▸ **Data for review**
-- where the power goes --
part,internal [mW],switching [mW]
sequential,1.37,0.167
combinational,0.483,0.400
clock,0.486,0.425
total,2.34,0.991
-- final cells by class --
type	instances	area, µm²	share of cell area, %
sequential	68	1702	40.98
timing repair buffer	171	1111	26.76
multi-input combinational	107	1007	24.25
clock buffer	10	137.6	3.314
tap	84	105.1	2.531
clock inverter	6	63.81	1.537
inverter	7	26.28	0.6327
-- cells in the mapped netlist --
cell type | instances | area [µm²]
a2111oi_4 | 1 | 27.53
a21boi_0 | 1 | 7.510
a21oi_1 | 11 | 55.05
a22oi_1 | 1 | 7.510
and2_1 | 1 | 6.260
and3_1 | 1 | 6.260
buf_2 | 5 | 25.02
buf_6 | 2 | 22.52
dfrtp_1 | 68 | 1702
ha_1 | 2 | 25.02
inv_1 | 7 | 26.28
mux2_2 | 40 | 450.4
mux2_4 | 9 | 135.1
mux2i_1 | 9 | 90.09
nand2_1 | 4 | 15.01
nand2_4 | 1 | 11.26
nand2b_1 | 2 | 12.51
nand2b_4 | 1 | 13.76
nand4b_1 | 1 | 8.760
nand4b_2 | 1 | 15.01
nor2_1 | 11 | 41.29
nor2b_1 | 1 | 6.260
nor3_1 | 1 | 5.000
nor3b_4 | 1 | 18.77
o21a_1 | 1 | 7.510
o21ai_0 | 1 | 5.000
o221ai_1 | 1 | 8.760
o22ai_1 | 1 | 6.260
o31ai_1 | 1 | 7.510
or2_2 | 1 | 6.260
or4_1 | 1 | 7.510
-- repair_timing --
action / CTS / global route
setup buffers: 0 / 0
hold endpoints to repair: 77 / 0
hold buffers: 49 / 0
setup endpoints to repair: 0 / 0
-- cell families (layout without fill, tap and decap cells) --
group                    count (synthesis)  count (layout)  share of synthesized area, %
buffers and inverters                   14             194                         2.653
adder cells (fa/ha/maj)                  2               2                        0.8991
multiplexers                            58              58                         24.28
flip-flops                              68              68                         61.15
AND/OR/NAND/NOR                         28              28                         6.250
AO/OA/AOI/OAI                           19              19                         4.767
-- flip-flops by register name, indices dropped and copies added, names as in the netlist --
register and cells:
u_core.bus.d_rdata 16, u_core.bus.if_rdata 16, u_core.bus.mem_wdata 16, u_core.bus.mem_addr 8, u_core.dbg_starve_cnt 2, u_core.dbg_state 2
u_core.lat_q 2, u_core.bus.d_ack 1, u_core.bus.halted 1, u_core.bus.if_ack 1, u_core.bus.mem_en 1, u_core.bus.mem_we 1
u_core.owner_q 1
<file path="config.mk">
export PLATFORM = sky130hd
export DESIGN_NAME = cpu_mem_responder
export DESIGN_NICKNAME = d
export VERILOG_FILES = /design/src/rtl/risc_cpu_pkg.sv /design/src/rtl/mem_array.sv /design/src/rtl/cpu_mem_responder.sv
export SDC_FILE = /design/constraint.sdc
export NUM_CORES = 1
export LEC_CHECK = 0
export BUFFER_PORTS_ARGS = -buffer_cell sky130_fd_sc_hd__clkbuf_2
export CAP_MARGIN = 10
export CORE_ASPECT_RATIO = 1.75
export CORE_MARGIN = 1
export CORE_UTILIZATION = 65
export CTS_BUF_LIST = sky130_fd_sc_hd__clkbuf_8
export DETAILED_ROUTE_END_ITERATION = 10
export PLACE_DENSITY = 0.83
export SLEW_MARGIN = 20
export SYNTH_ARGS = -nofsm -noshare
export SYNTH_HDL_FRONTEND = slang
export SYNTH_SLANG_ARGS = --single-unit
</file>
<file path="constraint.sdc">
create_clock -name clk -period 6.2 [get_ports clk]
set_clock_uncertainty 0.1 [all_clocks]
set_input_delay 0.93 -clock clk [delete_from_list [all_inputs] [get_ports clk]]
set_output_delay 0.93 -clock clk [all_outputs]
set_load 0.01 [all_outputs]
</file>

▸ **Required action**
Copying word for word, give each line of the data above from the first one through the line containing "u_core.bus.d_rdata 16, u_core.bus.if_rdata", and nothing else.

▸ **Solution below**
-- where the power goes --
part,internal [mW],switching [mW]
sequential,1.37,0.167
combinational,0.483,0.400
clock,0.486,0.425
total,2.34,0.991
-- final cells by class --
type	instances	area, µm²	share of cell area, %
sequential	68	1702	40.98
timing repair buffer	171	1111	26.76
multi-input combinational	107	1007	24.25
clock buffer	10	137.6	3.314
tap	84	105.1	2.531
clock inverter	6	63.81	1.537
inverter	7	26.28	0.6327
-- cells in the mapped netlist --
cell type | instances | area [µm²]
a2111oi_4 | 1 | 27.53
a21boi_0 | 1 | 7.510
a21oi_1 | 11 | 55.05
a22oi_1 | 1 | 7.510
and2_1 | 1 | 6.260
and3_1 | 1 | 6.260
buf_2 | 5 | 25.02
buf_6 | 2 | 22.52
dfrtp_1 | 68 | 1702
ha_1 | 2 | 25.02
inv_1 | 7 | 26.28
mux2_2 | 40 | 450.4
mux2_4 | 9 | 135.1
mux2i_1 | 9 | 90.09
nand2_1 | 4 | 15.01
nand2_4 | 1 | 11.26
nand2b_1 | 2 | 12.51
nand2b_4 | 1 | 13.76
nand4b_1 | 1 | 8.760
nand4b_2 | 1 | 15.01
nor2_1 | 11 | 41.29
nor2b_1 | 1 | 6.260
nor3_1 | 1 | 5.000
nor3b_4 | 1 | 18.77
o21a_1 | 1 | 7.510
o21ai_0 | 1 | 5.000
o221ai_1 | 1 | 8.760
o22ai_1 | 1 | 6.260
o31ai_1 | 1 | 7.510
or2_2 | 1 | 6.260
or4_1 | 1 | 7.510
-- repair_timing --
action / CTS / global route
setup buffers: 0 / 0
hold endpoints to repair: 77 / 0
hold buffers: 49 / 0
setup endpoints to repair: 0 / 0
-- cell families (layout without fill, tap and decap cells) --
group                    count (synthesis)  count (layout)  share of synthesized area, %
buffers and inverters                   14             194                         2.653
adder cells (fa/ha/maj)                  2               2                        0.8991
multiplexers                            58              58                         24.28
flip-flops                              68              68                         61.15
AND/OR/NAND/NOR                         28              28                         6.250
AO/OA/AOI/OAI                           19              19                         4.767
-- flip-flops by register name, indices dropped and copies added, names as in the netlist --
register and cells:
u_core.bus.d_rdata 16, u_core.bus.if_rdata 16, u_core.bus.mem_wdata 16, u_core.bus.mem_addr 8, u_core.dbg_starve_cnt 2, u_core.dbg_state 2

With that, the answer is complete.